What Are Critical Values?

Critical values are thresholds used in statistical hypothesis testing to determine whether to reject the null hypothesis. They are derived from probability distributions and depend on:

  • The type of distribution (t-distribution, chi-square, etc.)
  • Degrees of freedom (df)
  • Significance level (α)
  • Tail type (one-tailed or two-tailed test)

For example, in a t-test, if your calculated t-value exceeds the critical value, you reject the null hypothesis.

How to Use This Calculator

  1. Select the distribution type (t-distribution or chi-square)
  2. Enter the degrees of freedom (df)
  3. Select the significance level (α)
  4. Choose the tail type (one-tailed or two-tailed)
  5. Click "Calculate" to get the critical value

The calculator will display the critical value and show it on a chart for visualization.

T-Distribution Critical Values

The t-distribution is used when working with small sample sizes. Critical values for t-distribution depend on:

  • Degrees of freedom (df)
  • Significance level (α)
  • Tail type

For one-tailed tests, the critical value is the t-value that leaves α% of the area in one tail.

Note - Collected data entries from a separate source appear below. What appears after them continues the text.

<file path="config.mk">
export PLATFORM = sky130hd
export DESIGN_NAME = dpred_fetch_ctl
export DESIGN_NICKNAME = d
export VERILOG_FILES = /design/src/rtl/dpred_fetch_ctl.sv
export SDC_FILE = /design/constraint.sdc
export NUM_CORES = 1
export LEC_CHECK = 0
export ABC_AREA = 1
export BUFFER_PORTS_ARGS = -buffer_cell sky130_fd_sc_hd__buf_4
export CAP_MARGIN = 20
export CORE_MARGIN = 2
export CORE_UTILIZATION = 49
export CTS_CLUSTER_DIAMETER = 200
export DETAILED_ROUTE_END_ITERATION = 8
export GPL_TIMING_DRIVEN = 0
export PLACE_DENSITY = 0.74
export SYNTH_ARGS = -nofsm -noshare
export SYNTH_HDL_FRONTEND = slang
export SYNTH_SLANG_ARGS = --single-unit
</file>
<file path="constraint.sdc">
create_clock -name clk -period 11.1 [get_ports clk]
set_input_delay 0.555 -clock clk [delete_from_list [all_inputs] [get_ports clk]]
set_output_delay 0.555 -clock clk [all_outputs]
set_load 0.005 [all_outputs]
</file>
<file path="src/rtl/dpred_fetch_ctl.sv">
module dpred_fetch_ctl #(
  parameter int ADDR_W = 16,
  parameter int OFS_W  = 8,
  parameter int PID_W  = 2,
  parameter int CNT_W  = 8
) (
  input  logic              clk,
  input  logic              rst_n,
  input  logic [CNT_W-1:0]  thresh,
  input  logic              br_valid,
  input  logic [1:0]        br_kind,
  input  logic [ADDR_W-1:0] br_pc,
  input  logic [OFS_W-1:0]  br_ofs,
  input  logic              br_lowconf,
  input  logic              br_pred_exit,
  input  logic              br_path,
  input  logic              f_valid,
  input  logic [ADDR_W-1:0] f_pc,
  input  logic              res_valid,
  input  logic [PID_W-1:0]  res_id,
  input  logic              rel_valid,
  input  logic [PID_W-1:0]  rel_id,
  output logic              pred_mode,
  output logic [ADDR_W-1:0] cfm_addr,
  output logic [PID_W-1:0]  pred_id,
  output logic              fork_pulse,
  output logic              fetch_path,
  output logic              exit_pulse,
  output logic [1:0]        exit_cause
);
  localparam int NPID = 1 << PID_W;

  logic [NPID-1:0]  busy;
  logic [1:0]       done;
  logic [CNT_W-1:0] cnt [2];

  logic             have_free;
  logic [PID_W-1:0] free_id;
  always_comb begin
    have_free = 1'b0;
    free_id   = '0;
    for (int i = NPID - 1; i >= 0; i--)
      if (!busy[i]) begin
        have_free = 1'b1;
        free_id   = i[PID_W-1:0];
      end
  end

  wire qual    = br_valid && br_kind[1] && br_lowconf && (!br_kind[0] || br_pred_exit);
  wire enter   = qual && have_free && (!pred_mode || !br_path);
  wire res_hit = pred_mode && res_valid && (res_id == pred_id);
  wire fv      = pred_mode && f_valid;
  wire at_cfm  = (f_pc == cfm_addr);
  wire [CNT_W:0] cnt_inc = {1'b0, cnt[fetch_path]} + 1'b1;
  wire over    = fv && !at_cfm && (cnt_inc > {1'b0, thresh});
  wire [1:0] nx_done = done | ((fv && at_cfm) ? (fetch_path ? 2'b10 : 2'b01) : 2'b00);
  wire merged  = pred_mode && (&nx_done);
  wire leaving = pred_mode && (res_hit || enter || over || merged);

  logic [1:0] cause;
  always_comb begin
    if (res_hit)    cause = 2'd1;
    else if (enter) cause = 2'd3;
    else if (over)  cause = 2'd2;
    else            cause = 2'd0;
  end

  logic nx_sel;
  always_comb begin
    if (nx_done == 2'b01)      nx_sel = 1'b1;
    else if (nx_done == 2'b10) nx_sel = 1'b0;
    else if (fv)               nx_sel = ~fetch_path;
    else                       nx_sel = fetch_path;
  end

  always_ff @(posedge clk) begin
    if (!rst_n) begin
      pred_mode  <= 1'b0;
      cfm_addr   <= '0;
      pred_id    <= '0;
      fork_pulse <= 1'b0;
      fetch_path <= 1'b0;
      exit_pulse <= 1'b0;
      exit_cause <= 2'd0;
      busy       <= '0;
      done       <= 2'b00;
      cnt[0]     <= '0;
      cnt[1]     <= '0;
    end else begin
      fork_pulse <= enter;
      exit_pulse <= leaving;
      if (leaving) exit_cause <= cause;
      if (rel_valid) busy[rel_id] <= 1'b0;
      if (enter) begin
        pred_mode     <= 1'b1;
        cfm_addr      <= br_pc + {{(ADDR_W-OFS_W){br_ofs[OFS_W-1]}}, br_ofs};
        pred_id       <= free_id;
        busy[free_id] <= 1'b1;
        fetch_path    <= 1'b0;
        done          <= 2'b00;
        cnt[0]        <= '0;
        cnt[1]        <= '0;
      end else if (leaving) begin
        pred_mode  <= 1'b0;
        fetch_path <= 1'b0;
        done       <= 2'b00;
      end else if (pred_mode) begin
        done       <= nx_done;
        fetch_path <= nx_sel;
        if (fv && !at_cfm) cnt[fetch_path] <= cnt_inc[CNT_W-1:0];
      end
    end
  end

  a_r4_fork_in_mode: assert property (@(posedge clk) disable iff (!rst_n)
    fork_pulse |-> pred_mode && busy[pred_id]);
  a_r5_fork_starts_path0: assert property (@(posedge clk) disable iff (!rst_n)
    fork_pulse |-> !fetch_path && done == 2'b00);
  a_r6_done0_sel1: assert property (@(posedge clk) disable iff (!rst_n)
    pred_mode && done == 2'b01 |-> fetch_path);
  a_r6_done1_sel0: assert property (@(posedge clk) disable iff (!rst_n)
    pred_mode && done == 2'b10 |-> !fetch_path);
  a_r7_exit_from_mode: assert property (@(posedge clk) disable iff (!rst_n)
    exit_pulse |-> $past(pred_mode));
  a_r2_highconf_idle: assert property (@(posedge clk) disable iff (!rst_n)
    br_valid && !br_lowconf && !pred_mode |=> !fork_pulse);
endmodule

</file>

For two-tailed tests, it's the t-value that leaves α/2% in each tail.

Chi-Square Critical Values

The chi-square distribution is used in goodness-of-fit tests and tests of independence. Critical values for chi-square depend on:

  • Degrees of freedom (df)
  • Significance level (α)

Chi-square tests are always right-tailed, so there's no distinction between one-tailed and two-tailed tests.

FAQ

What is the difference between one-tailed and two-tailed tests?

In a one-tailed test, you're only interested in one direction of the effect (e.g., only higher values). In a two-tailed test, you're interested in both directions (e.g., both higher and lower values). This affects how the significance level is divided between tails.

How do I determine the degrees of freedom?

Degrees of freedom depend on the specific statistical test. For a one-sample t-test, df = n-1 where n is the sample size. For a chi-square test, df depends on the number of categories and constraints.

What if my degrees of freedom aren't listed in the calculator?

For degrees of freedom not in the calculator's tables, you can use linear interpolation between the closest available values or consult more comprehensive statistical tables.